Bright idea to probe bond order

Science/AAAS

Nanographene’s bond order has been put under the microscope

The order of multiple bonds was uncovered using atomic force microscopy (AFM) by Leo Gross, at IBM Research in Zurich, Switzerland, and co-workers.18

Gross and colleagues found that the bond order in planar molecules correlates with the brightness of the bonds in the image, which is a measure of the force between the bond and the AFM probe tip. And, as might be expected, the apparent bond length in the images is related to the bond order: higher-order bonds are shorter. This works not just for integer bond orders but also for different resonant structures.

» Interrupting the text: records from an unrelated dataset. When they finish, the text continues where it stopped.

--- src/rtl/plc_regs.svh ---
// Offsets, field positions, fixed values and reset values of the link
// capability register group. Included by the design files.
`ifndef PLC_REGS_SVH
`define PLC_REGS_SVH

`define PLC_OFS_LINK_ABILITY 12'h0AC
`define PLC_OFS_LINK_POWER 12'h0B0
`define PLC_OFS_LINK_STATE 12'h0B2
`define PLC_OFS_DEV_ABILITY_EXT 12'h0C4

`define PLC_MAX_SPEED 4'h2
`define PLC_MAX_WIDTH 6'h01
`define PLC_PM_SUPPORT 2'h3
`define PLC_PM_OPTIONAL 1'h1
`define PLC_NEG_SPEED 4'h1
`define PLC_NEG_WIDTH 6'h01
`define PLC_TMO_RANGES 4'hF
`define PLC_TMO_DISABLE_OK 1'h1
`define PLC_EXT_RSVD11 1'h1
`define PLC_CAP_VER_MIN 4'h2

`define PLC_PORT_RESET 8'h00
`define PLC_PM_CTRL_RESET 2'h0
`define PLC_SLOT_CLK_RESET 1'h1
`define PLC_LAT_RESET 3'h0

`define PLC_NV_WORD_L0S 8'h18
`define PLC_NV_WORD_L1 8'h14
`define PLC_NV_WORD_CLK 8'h1A

`define PLC_NV_L0S_SEP_LSB 0
`define PLC_NV_L0S_COM_LSB 3
`define PLC_NV_L1_SEP_LSB 0
`define PLC_NV_L1_COM_LSB 3
`define PLC_NV_SLOT_CLK_BIT 14

`endif

--- src/rtl/plc_pkg.sv ---
// Types shared by the link capability register group.
// Assumes plc_regs.svh sits on the include path.
package plc_pkg;
  typedef logic [2:0] plc_lat_t;
  typedef logic [15:0] plc_half_t;
  typedef logic [31:0] plc_word_t;
endpackage

--- src/rtl/plc_link_regs.sv ---
// Link capability, link control, link status and extended device
// capability registers of a single-lane endpoint.
// Assumes a configuration access port on core_clk, a nonvolatile word
// loader with strobe, and training status from the link logic.
// What this block does
// Maximum link speed field bits 3:0 reads constant 0010b.
// Maximum link width field bits 9:4 reports one lane, 000001b.
// Power management support bits 11:10 read 11b, both L0s and L1.
// L0s exit latency bits 14:12 come from word 0x18 by clock mode.
// L1 exit latency bits 17:15 come from word 0x14 by clock mode.
// Link capability bits 18 to 21 always read zero.
// Power management optionality bit 22 reads one.
// Port number bits 31:24 start zero, set during link training.
// Control bits 1:0 writable, reset 00b, kept over function reset.
// Receiver may enter L0s whatever the transmitter setting says.
// Control bit 3 holds read completion boundary, 64 or 128 byte.
// Control bits 4 and 5 are hardwired zero.
// Control bit 6 common clock flag, writable, kept on function reset.
// Control bit 7 extends fast training on L0s exit, kept on function reset.
// Control bits 8 to 15 read zero.
// Negotiated speed bits 3:0 read 0001b.
// Negotiated width bits 9:4 read 000001b.
// Status bit 11 set while training runs; bit 10 reads zero.
// Status bit 12 slot clock, default one, loaded from word 0x1A.
// Status bits 13 to 15 always read zero.
// Extended capability only for version two or more; bit 11 reads one.
// Extended bits 3:0 read 1111b and bit 4 reads one.
// Writes to read-only fields are ignored; writable fields update.
`timescale 1ns/10ps
module plc_link_regs
(
  // Clock and reset
  input wire logic core_clk,
  input wire logic rst_n,
  input wire logic flr_req,
  // Configuration access, dword addressed, byte enables
  input wire logic cfg_wr,
  input wire logic cfg_rd,
  input wire logic [11:0] cfg_addr,
  input wire logic [3:0] cfg_be,
  input wire logic [31:0] cfg_wdata,
  output plc_pkg::plc_word_t cfg_rdata,
  output logic cfg_rvalid,
  // Nonvolatile loader
  input wire logic nv_load,
  input wire logic [7:0] nv_addr,
  input wire logic [15:0] nv_data,
  input wire logic [3:0] cap_version,
  // Link layer
  input wire logic train_active,
  input wire logic port_num_valid,
  input wire logic [7:0] port_num,
  input wire logic rx_l0s_req,
  output logic tx_l0s_en,
  output logic tx_l1_en,
  output logic rx_l0s_en,
  output logic ext_sync,
  output logic rcb_128,
  output logic common_clk
);
  import plc_pkg::*;
  `include "plc_regs.svh"

  typedef struct packed {
    logic [1:0] pm_ctrl;
    logic rcb;
    logic com_clk;
    logic ext_sync;
    logic [7:0] port;
    logic train_s1;
    logic train_s2;
    logic train_s3;
    logic train;
    logic [31:0] rdata;
    logic rvalid;
    logic tx_l0s;
    logic tx_l1;
    logic rx_l0s;
  } plc_state_t;

  plc_state_t s_q;
  plc_state_t s_d;

  logic [15:0] nv_word_l0s;
  logic [15:0] nv_deep_exit_word;
  logic [15:0] nv_word_clk;
  plc_lat_t l0s_lat;
  plc_lat_t l1_lat;
  plc_word_t link_ability_info;
  plc_half_t link_power_setup;
  plc_half_t link_state_report;
  plc_word_t device_ability_ext;
  logic [11:0] dw_addr;

  plc_nv_latch u_nv
  (
    .core_clk(core_clk),
    .rst_n(rst_n),
    .nv_load(nv_load),
    .nv_addr(nv_addr),
    .nv_data(nv_data),
    .nv_word_l0s(nv_word_l0s),
    .nv_deep_exit_word(nv_deep_exit_word),
    .nv_word_clk(nv_word_clk)
  );

  // The common clock setting picks which latency slice of each word counts.
  assign l0s_lat = s_q.com_clk ?
    nv_word_l0s[`PLC_NV_L0S_COM_LSB +: 3] :
    nv_word_l0s[`PLC_NV_L0S_SEP_LSB +: 3];
  assign l1_lat = s_q.com_clk ?
    nv_deep_exit_word[`PLC_NV_L1_COM_LSB +: 3] :
    nv_deep_exit_word[`PLC_NV_L1_SEP_LSB +: 3];

  assign link_ability_info = {
    s_q.port,
    1'b0,
    `PLC_PM_OPTIONAL,
    4'h0,
    l1_lat,
    l0s_lat,
    `PLC_PM_SUPPORT,
    `PLC_MAX_WIDTH,
    `PLC_MAX_SPEED
  };

  assign link_power_setup = {
    8'h00,
    s_q.ext_sync,
    s_q.com_clk,
    2'h0,
    s_q.rcb,
    1'b0,
    s_q.pm_ctrl
  };

  assign link_state_report = {
    3'h0,
    nv_word_clk[`PLC_NV_SLOT_CLK_BIT],
    s_q.train,
    1'b0,
    `PLC_NEG_WIDTH,
    `PLC_NEG_SPEED
  };

  assign device_ability_ext = {
    18'h00000,
    2'h0,
    `PLC_EXT_RSVD11,
    6'h00,
    `PLC_TMO_DISABLE_OK,
    `PLC_TMO_RANGES
  };

  assign dw_addr = {cfg_addr[11:2], 2'h0};

  always_comb
  begin
    s_d = s_q;
    s_d.rvalid = cfg_rd;
    // Training status arrives from another domain, so it is filtered.
    s_d.train_s1 = train_active;
    s_d.train_s2 = s_q.train_s1;
    s_d.train_s3 = s_q.train_s2;
    if (s_q.train_s2 == s_q.train_s3)
    begin
      s_d.train = s_q.train_s3;
    end
    if (port_num_valid && s_q.train)
    begin
      s_d.port = port_num;
    end
    // Only writable bits are taken; everything else in the word is dropped.
    if (cfg_wr && dw_addr == `PLC_OFS_LINK_POWER)
    begin
      if (cfg_be[0])
      begin
        s_d.pm_ctrl = cfg_wdata[1:0];
        s_d.rcb = cfg_wdata[3];
        s_d.com_clk = cfg_wdata[6];
        s_d.ext_sync = cfg_wdata[7];
      end
    end
    if (cfg_rd)
    begin
      case (dw_addr)
        `PLC_OFS_LINK_ABILITY: s_d.rdata = link_ability_info;
        `PLC_OFS_LINK_POWER: s_d.rdata = {link_state_report, link_power_setup};
        `PLC_OFS_DEV_ABILITY_EXT:
        begin
          // Older capability structures have no extended register.
          s_d.rdata = (cap_version >= `PLC_CAP_VER_MIN) ?
            device_ability_ext : 32'h00000000;
        end
        default: s_d.rdata = 32'h00000000;
      endcase
    end
    s_d.tx_l0s = s_q.pm_ctrl[0];
    s_d.tx_l1 = s_q.pm_ctrl[1];
    // The receiver ignores the transmit-side setting for L0s.
    s_d.rx_l0s = rx_l0s_req;
  end

  // Function reset leaves the control bits alone; only rst_n clears them.
  always_ff @(posedge core_clk)
  begin
    if (!rst_n)
    begin
      s_q <= '0;
      s_q.pm_ctrl <= `PLC_PM_CTRL_RESET;
      s_q.port <= `PLC_PORT_RESET;
    end
    else if (flr_req)
    begin
      s_q <= s_d;
      s_q.port <= s_q.port;
    end
    else
    begin
      s_q <= s_d;
    end
  end

  assign cfg_rdata = s_q.rdata;
  assign cfg_rvalid = s_q.rvalid;
  assign tx_l0s_en = s_q.tx_l0s;
  assign tx_l1_en = s_q.tx_l1;
  assign rx_l0s_en = s_q.rx_l0s;
  assign ext_sync = s_q.ext_sync;
  assign rcb_128 = s_q.rcb;
  assign common_clk = s_q.com_clk;
endmodule

--- src/rtl/plc_nv_latch.sv ---
// Small holding register for words fetched from nonvolatile configuration.
// Assumes the loader presents one word with a one-cycle strobe.
`timescale 1ns/10ps
module plc_nv_latch
(
  // Clock and reset
  input wire logic core_clk,
  input wire logic rst_n,
  // Load side
  input wire logic nv_load,
  input wire logic [7:0] nv_addr,
  input wire logic [15:0] nv_data,
  // Held words
  output logic [15:0] nv_word_l0s,
  output logic [15:0] nv_deep_exit_word,
  output logic [15:0] nv_word_clk
);
  import plc_pkg::*;
  `include "plc_regs.svh"

  typedef struct packed {
    logic [15:0] l0s;
    logic [15:0] l1;
    logic [15:0] clk;
  } plc_nv_state_t;

  plc_nv_state_t s_q;
  plc_nv_state_t s_d;

  always_comb
  begin
    s_d = s_q;
    if (nv_load && nv_addr == `PLC_NV_WORD_L0S)
    begin
      s_d.l0s = nv_data;
    end
    if (nv_load && nv_addr == `PLC_NV_WORD_L1)
    begin
      s_d.l1 = nv_data;
    end
    if (nv_load && nv_addr == `PLC_NV_WORD_CLK)
    begin
      s_d.clk = nv_data;
    end
  end

  // The slot clock bit defaults to one until the word is loaded.
  always_ff @(posedge core_clk)
  begin
    if (!rst_n)
    begin
      s_q <= '{l0s: 16'h0000, l1: 16'h0000, clk: 16'h4000};
    end
    else
    begin
      s_q <= s_d;
    end
  end

  assign nv_word_l0s = s_q.l0s;
  assign nv_deep_exit_word = s_q.l1;
  assign nv_word_clk = s_q.clk;
endmodule
### src/rtl/trp_pkg.sv
// Purpose: shared constants and types for the thermal response and output-ok threshold commands
// Assumes: command codes and status layout as used by the management-bus front end
// Notes: voltages are handled as raw linear words with a fixed exponent of -10
package trp_pkg;

   // command codes
   localparam logic [7:0] CMD_THERMAL_FAULT_ACTION = 8'h50;
   localparam logic [7:0] CMD_OUTPUT_OK_ASSERT_LEVEL = 8'h5E;
   localparam logic [7:0] CMD_STATUS_SUMMARY = 8'h78;
   localparam logic [7:0] CMD_STATUS_THERMAL = 8'h7D;
   localparam logic [7:0] CMD_COMM_LOGIC_STATUS = 8'h7E;

   // thermal_fault_action layout
   localparam int THERMAL_RETRY_BIT = 6;
   localparam logic [7:0] THERMAL_FAULT_ACTION_RESET = 8'hC0;
   localparam logic [7:0] THERMAL_FAULT_ACTION_FIXED = 8'h80;

   // output_ok_assert_level: msb read-only zero, 0x046A is 1.1035 V
   localparam logic [15:0] OUTPUT_OK_ASSERT_LEVEL_RESET = 16'h046A;
   localparam logic [15:0] OUTPUT_OK_ASSERT_LEVEL_MASK = 16'h7FFF;

   // status bit positions
   localparam int SUMMARY_TEMPERATURE_BIT = 2;
   localparam int SUMMARY_COMM_FAULT_BIT = 1;
   localparam int THERMAL_OT_FAULT_BIT = 7;
   localparam int COMM_INVALID_DATA_BIT = 6;

   // window limits in tenths of a percent of nominal
   localparam logic [10:0] PERMILLE_FULL = 11'h7D0;
   localparam logic [10:0] ASSERT_LOW_95 = 11'h3B6;
   localparam logic [10:0] ASSERT_LOW_92 = 11'h398;
   localparam logic [10:0] ASSERT_LOW_90 = 11'h384;
   localparam logic [10:0] DEASSERT_LOW_92 = 11'h398;
   localparam logic [10:0] DEASSERT_LOW_90 = 11'h384;
   localparam logic [10:0] DEASSERT_LOW_88 = 11'h370;

   // feedback-referred decision points, scaled by 2^20 (level 2^-10 times ratio 2^-10)
   // reference 600 mV: point = 0.6 * permille / 1000 * 2^20
   localparam logic [31:0] FB_RANGE_LOW = 32'((64'h258 * 64'h352 * 64'h100000) / 64'hF4240);
   localparam logic [31:0] FB_MID_90_92 = 32'((64'h258 * 64'h38E * 64'h100000) / 64'hF4240);
   localparam logic [31:0] FB_MID_92_95 = 32'((64'h258 * 64'h3A7 * 64'h100000) / 64'hF4240);
   localparam logic [31:0] FB_RANGE_HIGH = 32'((64'h258 * 64'h3E8 * 64'h100000) / 64'hF4240);

   typedef enum logic [1:0] {TRP_ASSERT_95, TRP_ASSERT_92, TRP_ASSERT_90} trp_assert_win_t;
   typedef enum logic [1:0] {TRP_DEASSERT_92, TRP_DEASSERT_90, TRP_DEASSERT_88} trp_deassert_win_t;
   typedef enum logic {TRP_RUN, TRP_SHUTDOWN} trp_therm_state_t;

   typedef struct packed {
      logic write;
      logic read;
      logic [7:0] code;
      logic [15:0] data;
   } trp_cmd_t;

   typedef struct packed {
      logic [7:0] thermal_fault_action;
      logic [15:0] output_ok_assert_level;
   } trp_nvm_t;

   typedef struct packed {
      logic [7:0] summary;
      logic [7:0] thermal;
      logic [7:0] comm_logic_status;
   } trp_status_t;

endpackage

Gross thinks that the approach might ultimately yield information about local atomic structures that could not be easily obtained by other methods, such as diffraction. For example, investigating defects within a graphene lattice, just as with the nanographene molecule pictured.

Tasty chemistry

Our pages also featured many stories about an aspect of chemistry that we all care about – food and cooking. It began in January with the news that caffeine levels in shop bought coffee could be well above the recommended daily allowance set by the UK Food Standards Agency (FSA).19 Alan Crozier and colleagues at the University of Glasgow, UK, analysed espressos purchased ‘to go’ from local coffee shops using high performance liquid chromatography and found large variations in caffeine levels (51–322mg). According to the FSA, pregnant women should restrict caffeine content to below 200mg per day.

How much caffeine is in your coffee?

But it’s not just caffeine that’s a problem, acrylamide in coffee, and other foods, is also too high.

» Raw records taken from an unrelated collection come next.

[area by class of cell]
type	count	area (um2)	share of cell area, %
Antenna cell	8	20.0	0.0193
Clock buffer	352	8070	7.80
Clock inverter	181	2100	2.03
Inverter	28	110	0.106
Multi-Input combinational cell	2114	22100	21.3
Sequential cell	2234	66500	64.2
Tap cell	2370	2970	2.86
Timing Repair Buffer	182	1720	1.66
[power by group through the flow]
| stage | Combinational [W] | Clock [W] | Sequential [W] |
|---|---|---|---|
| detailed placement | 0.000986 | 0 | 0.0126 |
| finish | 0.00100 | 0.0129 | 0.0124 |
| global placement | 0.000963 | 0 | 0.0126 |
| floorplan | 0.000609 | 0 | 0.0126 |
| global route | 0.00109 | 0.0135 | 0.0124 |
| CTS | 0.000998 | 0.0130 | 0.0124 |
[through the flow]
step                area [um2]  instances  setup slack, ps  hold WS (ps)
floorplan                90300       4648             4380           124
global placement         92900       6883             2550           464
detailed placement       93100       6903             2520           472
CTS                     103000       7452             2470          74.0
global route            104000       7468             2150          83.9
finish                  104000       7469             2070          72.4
**src/hw/ims_pkg.sv**
```systemverilog
// ims_pkg: register map, field positions and reset values of the
// interrupt enable mask and status flag block.
// assumes a 32-bit word register port with byte offsets.
package ims_pkg;
   localparam int          DATA_W         = 32;
   localparam int          ADDR_W         = 8;
   localparam int          EVENT_W        = 7;
   localparam int          STATUS_W       = 15;
   localparam logic [7:0]  OFF_ENABLE     = 8'h04;
   localparam logic [7:0]  OFF_STATUS     = 8'h08;
   // event positions, 0-5 shared by enable mask and status, 6 mask only
   localparam int          BIT_ARB_LOST   = 0;
   localparam int          BIT_NO_ACK     = 1;
   localparam int          BIT_REGS_RDY   = 2;
   localparam int          BIT_RX_RDY     = 3;
   localparam int          BIT_TX_RDY     = 4;
   localparam int          BIT_STOP_SEEN  = 5;
   localparam int          BIT_ADDR_SLAVE = 6;
   // status-only positions
   localparam int          BIT_ZERO_ADDR  = 8;
   localparam int          BIT_ADDR_SLV_S = 9;
   localparam int          BIT_TX_SH_EMPT = 10;
   localparam int          BIT_RX_SH_FULL = 11;
   localparam int          BIT_BUS_BUSY   = 12;
   localparam int          BIT_NOACK_SENT = 13;
   localparam int          BIT_SLAVE_DIR  = 14;
   localparam logic [6:0]  ENABLE_RESET   = 7'h00;
   localparam logic [5:0]  FLAGS_RESET    = 6'h10;
   localparam logic [6:0]  ENABLE_MASK    = 7'h7f;
endpackage

```
**src/hw/ims_irq_mask_status.sv**
```systemverilog
// ims_irq_mask_status: enable mask, status flags and request output.
// assumes the protocol engine supplies one-cycle event pulses and
// level status inputs synchronous to clk.
`timescale 1ns/1ps
`default_nettype none
// Summary of operation
// - unused upper bits read zero, ignore writes
// - mask bit 6 gates addressed-as-slave request
// - mask bit 5 gates stop-seen request
// - mask bit 4 gates tx-data-ready request
// - mask bit 3 gates rx-data-ready request
// - mask bit 2 gates regs-access-ready request
// - mask bit 1 gates no-ack request
// - mask bit 0 gates arbitration-lost request
// - bits 14-12 and 5-0 write-one-clear
// - fixed status register bit layout
// - reset: tx shift empty, tx ready one
// - loopback holds slave direction at zero
// - direction clears on start or stop
// - direction one only as slave transmitter
// - noack sent sets on noackSentSet, w1c clears
// - bus busy clears on stop or w1c
module ims_irq_mask_status (
   input  wire logic                       clk,
   input  wire logic                       sys_rst,
   input  wire logic [ims_pkg::ADDR_W-1:0] regAddr,
   input  wire logic [ims_pkg::DATA_W-1:0] regWdata,
   input  wire logic                       regWrite,
   input  wire logic                       regRead,
   output var  logic [ims_pkg::DATA_W-1:0] regRdata,
   input  wire logic                       arbitrationLostSet,
   input  wire logic                       noAckEventSet,
   input  wire logic                       regsAccessReadySet,
   input  wire logic                       rxDataReadySet,
   input  wire logic                       txDataReadySet,
   input  wire logic                       stopSeenSet,
   input  wire logic                       startSeen,
   input  wire logic                       slaveTxActive,
   input  wire logic                       noackSentSet,
   input  wire logic                       busBusySet,
   input  wire logic                       rxShiftFull,
   input  wire logic                       txShiftEmpty,
   input  wire logic                       addressedAsSlave,
   input  wire logic                       zeroAddressSeen,
   input  wire logic                       digitalLoopback,
   output var  logic                       irqRequest
);
   logic [6:0]                   irqEnableMask;
   logic [5:0]                   eventFlag;
   logic [5:0]                   eventSet;
   logic                         slaveTxDirection;
   logic                         noackSent;
   logic                         busBusy;
   logic                         wrEnable;
   logic                         wrStatus;
   logic [ims_pkg::DATA_W-1:0]   statusWord;
   logic [ims_pkg::DATA_W-1:0]   next_regRdata;
   logic                         txShiftEmptyReg;
   logic                         addrSlaveReg;
   logic                         rxShiftFullReg;
   logic                         zeroAddrReg;

   assign wrEnable = regWrite && (regAddr == ims_pkg::OFF_ENABLE);
   assign wrStatus = regWrite && (regAddr == ims_pkg::OFF_STATUS);

   // only low seven mask bits stored
   always_ff @(posedge clk or posedge sys_rst) begin
      if (sys_rst) begin
         irqEnableMask <= ims_pkg::ENABLE_RESET;
      end else if (wrEnable) begin
         irqEnableMask <= regWdata[6:0] & ims_pkg::ENABLE_MASK;
      end
   end

   assign eventSet[ims_pkg::BIT_ARB_LOST]  = arbitrationLostSet;
   assign eventSet[ims_pkg::BIT_NO_ACK]    = noAckEventSet;
   assign eventSet[ims_pkg::BIT_REGS_RDY]  = regsAccessReadySet;
   assign eventSet[ims_pkg::BIT_RX_RDY]    = rxDataReadySet;
   assign eventSet[ims_pkg::BIT_TX_RDY]    = txDataReadySet;
   assign eventSet[ims_pkg::BIT_STOP_SEEN] = stopSeenSet;

   // tx ready flag resets to one
   genvar gi;
   generate
      for (gi = 0; gi < 6; gi++) begin : gFlag
         ims_w1c_bit #(
            .RESET_VAL (ims_pkg::FLAGS_RESET[gi])
         ) uFlag (
            .clk        (clk),
            .sys_rst    (sys_rst),
            .setPulse   (eventSet[gi]),
            .clearPulse (wrStatus && regWdata[gi]),
            .flag       (eventFlag[gi])
         );
      end
   endgenerate

   always_ff @(posedge clk or posedge sys_rst) begin
      if (sys_rst) begin
         slaveTxDirection <= 1'b0;
      end else if (digitalLoopback) begin
         slaveTxDirection <= 1'b0;
      end else if (slaveTxActive) begin
         slaveTxDirection <= 1'b1;
      end else if (startSeen || stopSeenSet) begin
         slaveTxDirection <= 1'b0;
      end else if (wrStatus && regWdata[ims_pkg::BIT_SLAVE_DIR]) begin
         slaveTxDirection <= 1'b0;
      end
   end

   always_ff @(posedge clk or posedge sys_rst) begin
      if (sys_rst) begin
         noackSent <= 1'b0;
      end else if (noackSentSet) begin
         noackSent <= 1'b1;
      end else if (wrStatus && regWdata[ims_pkg::BIT_NOACK_SENT]) begin
         noackSent <= 1'b0;
      end
   end

   always_ff @(posedge clk or posedge sys_rst) begin
      if (sys_rst) begin
         busBusy <= 1'b0;
      end else if (busBusySet) begin
         busBusy <= 1'b1;
      end else if (stopSeenSet) begin
         busBusy <= 1'b0;
      end else if (wrStatus && regWdata[ims_pkg::BIT_BUS_BUSY]) begin
         busBusy <= 1'b0;
      end
   end

   // tx shift empty resets to one
   always_ff @(posedge clk or posedge sys_rst) begin
      if (sys_rst) begin
         txShiftEmptyReg <= 1'b1;
         rxShiftFullReg  <= 1'b0;
         addrSlaveReg    <= 1'b0;
         zeroAddrReg     <= 1'b0;
      end else begin
         txShiftEmptyReg <= txShiftEmpty;
         rxShiftFullReg  <= rxShiftFull;
         addrSlaveReg    <= addressedAsSlave;
         zeroAddrReg     <= zeroAddressSeen;
      end
   end

   // bits 31-15 and 7-6 read zero
   always_comb begin
      statusWord                          = '0;
      statusWord[5:0]                     = eventFlag;
      statusWord[ims_pkg::BIT_ZERO_ADDR]  = zeroAddrReg;
      statusWord[ims_pkg::BIT_ADDR_SLV_S] = addrSlaveReg;
      statusWord[ims_pkg::BIT_TX_SH_EMPT] = txShiftEmptyReg;
      statusWord[ims_pkg::BIT_RX_SH_FULL] = rxShiftFullReg;
      statusWord[ims_pkg::BIT_BUS_BUSY]   = busBusy;
      statusWord[ims_pkg::BIT_NOACK_SENT] = noackSent;
      statusWord[ims_pkg::BIT_SLAVE_DIR]  = slaveTxDirection;
   end

   // unmapped offsets read zero, no error path
   always_comb begin
      next_regRdata = '0;
      if (regRead) begin
         case (regAddr)
            ims_pkg::OFF_ENABLE: begin
               next_regRdata = {25'h0000000, irqEnableMask};
            end
            ims_pkg::OFF_STATUS: begin
               next_regRdata = statusWord;
            end
            default: begin
               next_regRdata = '0;
            end
         endcase
      end
   end

   // data valid only the cycle after the strobe
   always_ff @(posedge clk or posedge sys_rst) begin
      if (sys_rst) begin
         regRdata <= '0;
      end else begin
         regRdata <= next_regRdata;
      end
   end

   always_ff @(posedge clk or posedge sys_rst) begin
      if (sys_rst) begin
         irqRequest <= 1'b0;
      end else begin
         irqRequest <= |(eventFlag & irqEnableMask[5:0])
                     | (addrSlaveReg & irqEnableMask[ims_pkg::BIT_ADDR_SLAVE]);
      end
   end
endmodule
`default_nettype wire

```
**src/hw/ims_w1c_bit.sv**
```systemverilog
// ims_w1c_bit: one sticky flag, hardware set, software write-1 clear.
// assumes set and clear are single-cycle synchronous pulses.
`timescale 1ns/1ps
`default_nettype none
module ims_w1c_bit #(
   parameter logic RESET_VAL = 1'b0
) (
   input  wire logic clk,
   input  wire logic sys_rst,
   input  wire logic setPulse,
   input  wire logic clearPulse,
   output var  logic flag
);
   // set wins so an event in the clear cycle is kept
   always_ff @(posedge clk or posedge sys_rst) begin
      if (sys_rst) begin
         flag <= RESET_VAL;
      end else if (setPulse) begin
         flag <= 1'b1;
      end else if (clearPulse) begin
         flag <= 1'b0;
      end
   end
endmodule
`default_nettype wire

```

Ten years after a Swedish study found worryingly high levels of acrylamide in baked and fried foods, a report from the European Food Safety Authority found that little has changed and levels are still too high.

Acrylamide is a known neurotoxin and carcinogen in rats. While the majority of studies have failed to find a link between acrylamide consumption and most human cancers, high dietary levels of the chemical have been shown to increase the risk of developing uterine and ovarian cancer.

Chemists even managed to solve the ‘mystery of green bacon’ this year.20

The green pigmentation, known as nitrite burn, on bacon is the result of a reaction between the nitrite preservative and myoglobin. And George Richter-Addo and his group at the University of Oklahoma, US, have fully characterised the structure of nitrite burn using single crystal x-ray diffraction. Most significantly, they found that nitration occurs at the 2-vinyl group of the haem macrocycle, but not the 4-vinyl, which is attributed to steric factors. This is a first step towards understanding the burn and what implications for health it might pose.

But from things you might not want too much of in your food, to the introduction of ‘good bacteria’ that you do.

We all now know about probiotic bacteria and most of our yoghurts now shout about the health benefits of them. However, while the bacteria can live happily in the yoghurt, they don’t fare so well in our stomachs and often don’t survive to reach the intestines where they’re needed.

Materials scientist Vitaliy Khutoryanskiy, microbiologist Dimitris Charalampopoulos and their colleagues at the University of Reading, UK, overcame the problem of the bacteria dying before they could enter the intestines by building them a coat of alginate and chitosan layer-by-layer.21 This coat protects the bacteria as it travels through the stomach to the intestines, before being released as the pH changes.

With that we draw our roundup to a close. As always this has been only a small snapshot of the last year’s research and I hope that this has whetted your appetite for the year to come.